Entries shown:
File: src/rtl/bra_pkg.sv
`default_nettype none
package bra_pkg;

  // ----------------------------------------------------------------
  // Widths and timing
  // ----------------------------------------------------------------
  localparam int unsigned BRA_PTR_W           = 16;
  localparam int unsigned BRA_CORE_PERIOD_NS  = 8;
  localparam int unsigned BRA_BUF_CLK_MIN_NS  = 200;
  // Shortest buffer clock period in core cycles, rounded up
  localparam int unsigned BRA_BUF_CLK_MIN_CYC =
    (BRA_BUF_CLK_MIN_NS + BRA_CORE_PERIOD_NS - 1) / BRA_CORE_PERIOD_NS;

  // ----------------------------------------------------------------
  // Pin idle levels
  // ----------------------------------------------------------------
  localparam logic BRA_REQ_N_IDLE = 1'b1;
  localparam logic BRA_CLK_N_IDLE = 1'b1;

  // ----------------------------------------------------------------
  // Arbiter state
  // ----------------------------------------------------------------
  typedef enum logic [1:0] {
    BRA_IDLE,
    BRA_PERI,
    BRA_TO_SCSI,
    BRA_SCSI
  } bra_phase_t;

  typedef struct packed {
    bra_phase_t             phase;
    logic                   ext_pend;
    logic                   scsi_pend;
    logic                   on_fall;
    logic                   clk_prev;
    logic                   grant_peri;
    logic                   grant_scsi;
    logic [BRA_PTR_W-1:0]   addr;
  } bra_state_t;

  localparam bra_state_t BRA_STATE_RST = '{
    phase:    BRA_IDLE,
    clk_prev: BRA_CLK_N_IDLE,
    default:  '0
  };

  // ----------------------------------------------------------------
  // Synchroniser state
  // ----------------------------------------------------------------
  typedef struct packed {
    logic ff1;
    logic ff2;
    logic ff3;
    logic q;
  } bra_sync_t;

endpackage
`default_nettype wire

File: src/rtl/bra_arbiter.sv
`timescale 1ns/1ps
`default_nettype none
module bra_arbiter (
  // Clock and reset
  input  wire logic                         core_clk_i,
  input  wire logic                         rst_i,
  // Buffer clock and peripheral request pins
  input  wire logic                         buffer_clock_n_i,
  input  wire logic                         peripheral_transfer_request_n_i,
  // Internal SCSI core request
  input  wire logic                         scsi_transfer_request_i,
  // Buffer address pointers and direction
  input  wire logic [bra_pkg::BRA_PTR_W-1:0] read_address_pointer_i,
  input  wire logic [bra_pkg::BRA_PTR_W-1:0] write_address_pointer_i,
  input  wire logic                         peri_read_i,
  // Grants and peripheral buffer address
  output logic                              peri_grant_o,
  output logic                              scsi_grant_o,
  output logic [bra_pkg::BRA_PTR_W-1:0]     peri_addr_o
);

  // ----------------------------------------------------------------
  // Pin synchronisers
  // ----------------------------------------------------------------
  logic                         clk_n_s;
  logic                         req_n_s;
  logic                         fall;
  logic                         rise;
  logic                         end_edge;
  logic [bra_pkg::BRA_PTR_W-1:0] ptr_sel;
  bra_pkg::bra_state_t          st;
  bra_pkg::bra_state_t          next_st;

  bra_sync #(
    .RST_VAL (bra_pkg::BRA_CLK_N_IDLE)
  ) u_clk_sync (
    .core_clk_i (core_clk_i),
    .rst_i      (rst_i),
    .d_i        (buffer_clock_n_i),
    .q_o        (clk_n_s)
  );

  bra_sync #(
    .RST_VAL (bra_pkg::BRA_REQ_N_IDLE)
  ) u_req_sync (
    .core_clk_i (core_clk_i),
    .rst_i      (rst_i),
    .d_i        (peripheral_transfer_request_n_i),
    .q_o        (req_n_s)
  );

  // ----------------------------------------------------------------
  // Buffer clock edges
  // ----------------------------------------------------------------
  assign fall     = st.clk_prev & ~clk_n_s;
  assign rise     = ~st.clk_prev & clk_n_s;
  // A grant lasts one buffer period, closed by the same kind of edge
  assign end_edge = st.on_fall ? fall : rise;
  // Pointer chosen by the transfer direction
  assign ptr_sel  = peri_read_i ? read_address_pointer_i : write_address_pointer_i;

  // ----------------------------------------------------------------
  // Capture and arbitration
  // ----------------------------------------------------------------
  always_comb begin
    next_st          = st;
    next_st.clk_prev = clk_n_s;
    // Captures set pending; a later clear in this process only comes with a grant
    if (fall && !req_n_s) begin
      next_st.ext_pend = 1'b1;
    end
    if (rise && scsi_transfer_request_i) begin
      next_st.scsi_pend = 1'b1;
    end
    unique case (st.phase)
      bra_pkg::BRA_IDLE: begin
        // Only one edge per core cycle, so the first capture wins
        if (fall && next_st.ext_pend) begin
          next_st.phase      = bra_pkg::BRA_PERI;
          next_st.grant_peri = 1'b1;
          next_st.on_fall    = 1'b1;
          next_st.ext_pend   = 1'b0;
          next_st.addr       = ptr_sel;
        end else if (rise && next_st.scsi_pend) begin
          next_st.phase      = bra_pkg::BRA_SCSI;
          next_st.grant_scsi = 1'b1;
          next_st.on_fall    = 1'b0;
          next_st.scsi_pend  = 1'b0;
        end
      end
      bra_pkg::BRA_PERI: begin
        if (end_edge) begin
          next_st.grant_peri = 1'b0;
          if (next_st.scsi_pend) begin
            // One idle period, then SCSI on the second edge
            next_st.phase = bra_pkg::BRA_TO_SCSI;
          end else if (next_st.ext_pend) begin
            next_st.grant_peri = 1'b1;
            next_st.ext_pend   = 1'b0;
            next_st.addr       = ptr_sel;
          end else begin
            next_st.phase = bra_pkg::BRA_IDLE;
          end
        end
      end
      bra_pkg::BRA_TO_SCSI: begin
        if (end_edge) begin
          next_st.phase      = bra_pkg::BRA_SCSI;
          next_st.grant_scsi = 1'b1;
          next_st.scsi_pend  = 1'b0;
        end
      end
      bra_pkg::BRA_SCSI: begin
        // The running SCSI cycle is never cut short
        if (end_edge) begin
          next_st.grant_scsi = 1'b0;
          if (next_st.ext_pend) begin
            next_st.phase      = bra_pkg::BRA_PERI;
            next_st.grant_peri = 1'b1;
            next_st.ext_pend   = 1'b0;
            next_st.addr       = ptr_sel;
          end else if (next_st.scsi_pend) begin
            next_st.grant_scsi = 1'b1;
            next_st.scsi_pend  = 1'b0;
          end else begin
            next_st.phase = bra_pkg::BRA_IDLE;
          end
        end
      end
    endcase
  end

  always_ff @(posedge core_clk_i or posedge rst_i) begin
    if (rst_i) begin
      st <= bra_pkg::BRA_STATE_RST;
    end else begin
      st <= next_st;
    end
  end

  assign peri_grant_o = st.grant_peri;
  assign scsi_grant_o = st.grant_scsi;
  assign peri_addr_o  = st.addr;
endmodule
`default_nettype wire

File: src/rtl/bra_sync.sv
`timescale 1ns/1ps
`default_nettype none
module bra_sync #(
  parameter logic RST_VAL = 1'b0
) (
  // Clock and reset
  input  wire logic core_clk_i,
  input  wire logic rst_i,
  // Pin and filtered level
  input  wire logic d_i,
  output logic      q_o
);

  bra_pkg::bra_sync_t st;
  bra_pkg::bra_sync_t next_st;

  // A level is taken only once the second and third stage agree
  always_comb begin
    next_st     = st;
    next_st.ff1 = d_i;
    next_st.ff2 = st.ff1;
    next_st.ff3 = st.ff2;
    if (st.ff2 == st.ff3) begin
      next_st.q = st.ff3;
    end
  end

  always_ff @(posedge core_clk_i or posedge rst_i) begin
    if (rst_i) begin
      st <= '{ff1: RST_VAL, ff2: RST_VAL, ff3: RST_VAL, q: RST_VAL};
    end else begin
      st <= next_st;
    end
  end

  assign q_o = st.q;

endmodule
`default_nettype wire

Task goal: Reproduce the entries above in full, exactly as they read.

Output for this exercise:
File: src/rtl/bra_pkg.sv
`default_nettype none
package bra_pkg;

  // ----------------------------------------------------------------
  // Widths and timing
  // ----------------------------------------------------------------
  localparam int unsigned BRA_PTR_W           = 16;
  localparam int unsigned BRA_CORE_PERIOD_NS  = 8;
  localparam int unsigned BRA_BUF_CLK_MIN_NS  = 200;
  // Shortest buffer clock period in core cycles, rounded up
  localparam int unsigned BRA_BUF_CLK_MIN_CYC =
    (BRA_BUF_CLK_MIN_NS + BRA_CORE_PERIOD_NS - 1) / BRA_CORE_PERIOD_NS;

  // ----------------------------------------------------------------
  // Pin idle levels
  // ----------------------------------------------------------------
  localparam logic BRA_REQ_N_IDLE = 1'b1;
  localparam logic BRA_CLK_N_IDLE = 1'b1;

  // ----------------------------------------------------------------
  // Arbiter state
  // ----------------------------------------------------------------
  typedef enum logic [1:0] {
    BRA_IDLE,
    BRA_PERI,
    BRA_TO_SCSI,
    BRA_SCSI
  } bra_phase_t;

  typedef struct packed {
    bra_phase_t             phase;
    logic                   ext_pend;
    logic                   scsi_pend;
    logic                   on_fall;
    logic                   clk_prev;
    logic                   grant_peri;
    logic                   grant_scsi;
    logic [BRA_PTR_W-1:0]   addr;
  } bra_state_t;

  localparam bra_state_t BRA_STATE_RST = '{
    phase:    BRA_IDLE,
    clk_prev: BRA_CLK_N_IDLE,
    default:  '0
  };

  // ----------------------------------------------------------------
  // Synchroniser state
  // ----------------------------------------------------------------
  typedef struct packed {
    logic ff1;
    logic ff2;
    logic ff3;
    logic q;
  } bra_sync_t;

endpackage
`default_nettype wire

File: src/rtl/bra_arbiter.sv
`timescale 1ns/1ps
`default_nettype none
module bra_arbiter (
  // Clock and reset
  input  wire logic                         core_clk_i,
  input  wire logic                         rst_i,
  // Buffer clock and peripheral request pins
  input  wire logic                         buffer_clock_n_i,
  input  wire logic                         peripheral_transfer_request_n_i,
  // Internal SCSI core request
  input  wire logic                         scsi_transfer_request_i,
  // Buffer address pointers and direction
  input  wire logic [bra_pkg::BRA_PTR_W-1:0] read_address_pointer_i,
  input  wire logic [bra_pkg::BRA_PTR_W-1:0] write_address_pointer_i,
  input  wire logic                         peri_read_i,
  // Grants and peripheral buffer address
  output logic                              peri_grant_o,
  output logic                              scsi_grant_o,
  output logic [bra_pkg::BRA_PTR_W-1:0]     peri_addr_o
);

  // ----------------------------------------------------------------
  // Pin synchronisers
  // ----------------------------------------------------------------
  logic                         clk_n_s;
  logic                         req_n_s;
  logic                         fall;
  logic                         rise;
  logic                         end_edge;
  logic [bra_pkg::BRA_PTR_W-1:0] ptr_sel;
  bra_pkg::bra_state_t          st;
  bra_pkg::bra_state_t          next_st;

  bra_sync #(
    .RST_VAL (bra_pkg::BRA_CLK_N_IDLE)
  ) u_clk_sync (
    .core_clk_i (core_clk_i),
    .rst_i      (rst_i),
    .d_i        (buffer_clock_n_i),
    .q_o        (clk_n_s)
  );

  bra_sync #(
    .RST_VAL (bra_pkg::BRA_REQ_N_IDLE)
  ) u_req_sync (
    .core_clk_i (core_clk_i),
    .rst_i      (rst_i),
    .d_i        (peripheral_transfer_request_n_i),
    .q_o        (req_n_s)
  );

  // ----------------------------------------------------------------
  // Buffer clock edges
  // ----------------------------------------------------------------
  assign fall     = st.clk_prev & ~clk_n_s;
  assign rise     = ~st.clk_prev & clk_n_s;
  // A grant lasts one buffer period, closed by the same kind of edge
  assign end_edge = st.on_fall ? fall : rise;
  // Pointer chosen by the transfer direction
  assign ptr_sel  = peri_read_i ? read_address_pointer_i : write_address_pointer_i;

  // ----------------------------------------------------------------
  // Capture and arbitration
  // ----------------------------------------------------------------
  always_comb begin
    next_st          = st;
    next_st.clk_prev = clk_n_s;
    // Captures set pending; a later clear in this process only comes with a grant
    if (fall && !req_n_s) begin
      next_st.ext_pend = 1'b1;
    end
    if (rise && scsi_transfer_request_i) begin
      next_st.scsi_pend = 1'b1;
    end
    unique case (st.phase)
      bra_pkg::BRA_IDLE: begin
        // Only one edge per core cycle, so the first capture wins
        if (fall && next_st.ext_pend) begin
          next_st.phase      = bra_pkg::BRA_PERI;
          next_st.grant_peri = 1'b1;
          next_st.on_fall    = 1'b1;
          next_st.ext_pend   = 1'b0;
          next_st.addr       = ptr_sel;
        end else if (rise && next_st.scsi_pend) begin
          next_st.phase      = bra_pkg::BRA_SCSI;
          next_st.grant_scsi = 1'b1;
          next_st.on_fall    = 1'b0;
          next_st.scsi_pend  = 1'b0;
        end
      end
      bra_pkg::BRA_PERI: begin
        if (end_edge) begin
          next_st.grant_peri = 1'b0;
          if (next_st.scsi_pend) begin
            // One idle period, then SCSI on the second edge
            next_st.phase = bra_pkg::BRA_TO_SCSI;
          end else if (next_st.ext_pend) begin
            next_st.grant_peri = 1'b1;
            next_st.ext_pend   = 1'b0;
            next_st.addr       = ptr_sel;
          end else begin
            next_st.phase = bra_pkg::BRA_IDLE;
          end
        end
      end
      bra_pkg::BRA_TO_SCSI: begin
        if (end_edge) begin
          next_st.phase      = bra_pkg::BRA_SCSI;
          next_st.grant_scsi = 1'b1;
          next_st.scsi_pend  = 1'b0;
        end
      end
      bra_pkg::BRA_SCSI: begin
        // The running SCSI cycle is never cut short
        if (end_edge) begin
          next_st.grant_scsi = 1'b0;
          if (next_st.ext_pend) begin
            next_st.phase      = bra_pkg::BRA_PERI;
            next_st.grant_peri = 1'b1;
            next_st.ext_pend   = 1'b0;
            next_st.addr       = ptr_sel;
          end else if (next_st.scsi_pend) begin
            next_st.grant_scsi = 1'b1;
            next_st.scsi_pend  = 1'b0;
          end else begin
            next_st.phase = bra_pkg::BRA_IDLE;
          end
        end
      end
    endcase
  end

  always_ff @(posedge core_clk_i or posedge rst_i) begin
    if (rst_i) begin
      st <= bra_pkg::BRA_STATE_RST;
    end else begin
      st <= next_st;
    end
  end

  assign peri_grant_o = st.grant_peri;
  assign scsi_grant_o = st.grant_scsi;
  assign peri_addr_o  = st.addr;
endmodule
`default_nettype wire

File: src/rtl/bra_sync.sv
`timescale 1ns/1ps
`default_nettype none
module bra_sync #(
  parameter logic RST_VAL = 1'b0
) (
  // Clock and reset
  input  wire logic core_clk_i,
  input  wire logic rst_i,
  // Pin and filtered level
  input  wire logic d_i,
  output logic      q_o
);

  bra_pkg::bra_sync_t st;
  bra_pkg::bra_sync_t next_st;

  // A level is taken only once the second and third stage agree
  always_comb begin
    next_st     = st;
    next_st.ff1 = d_i;
    next_st.ff2 = st.ff1;
    next_st.ff3 = st.ff2;
    if (st.ff2 == st.ff3) begin
      next_st.q = st.ff3;
    end
  end

  always_ff @(posedge core_clk_i or posedge rst_i) begin
    if (rst_i) begin
      st <= '{ff1: RST_VAL, ff2: RST_VAL, ff3: RST_VAL, q: RST_VAL};
    end else begin
      st <= next_st;
    end
  end

  assign q_o = st.q;

endmodule
`default_nettype wire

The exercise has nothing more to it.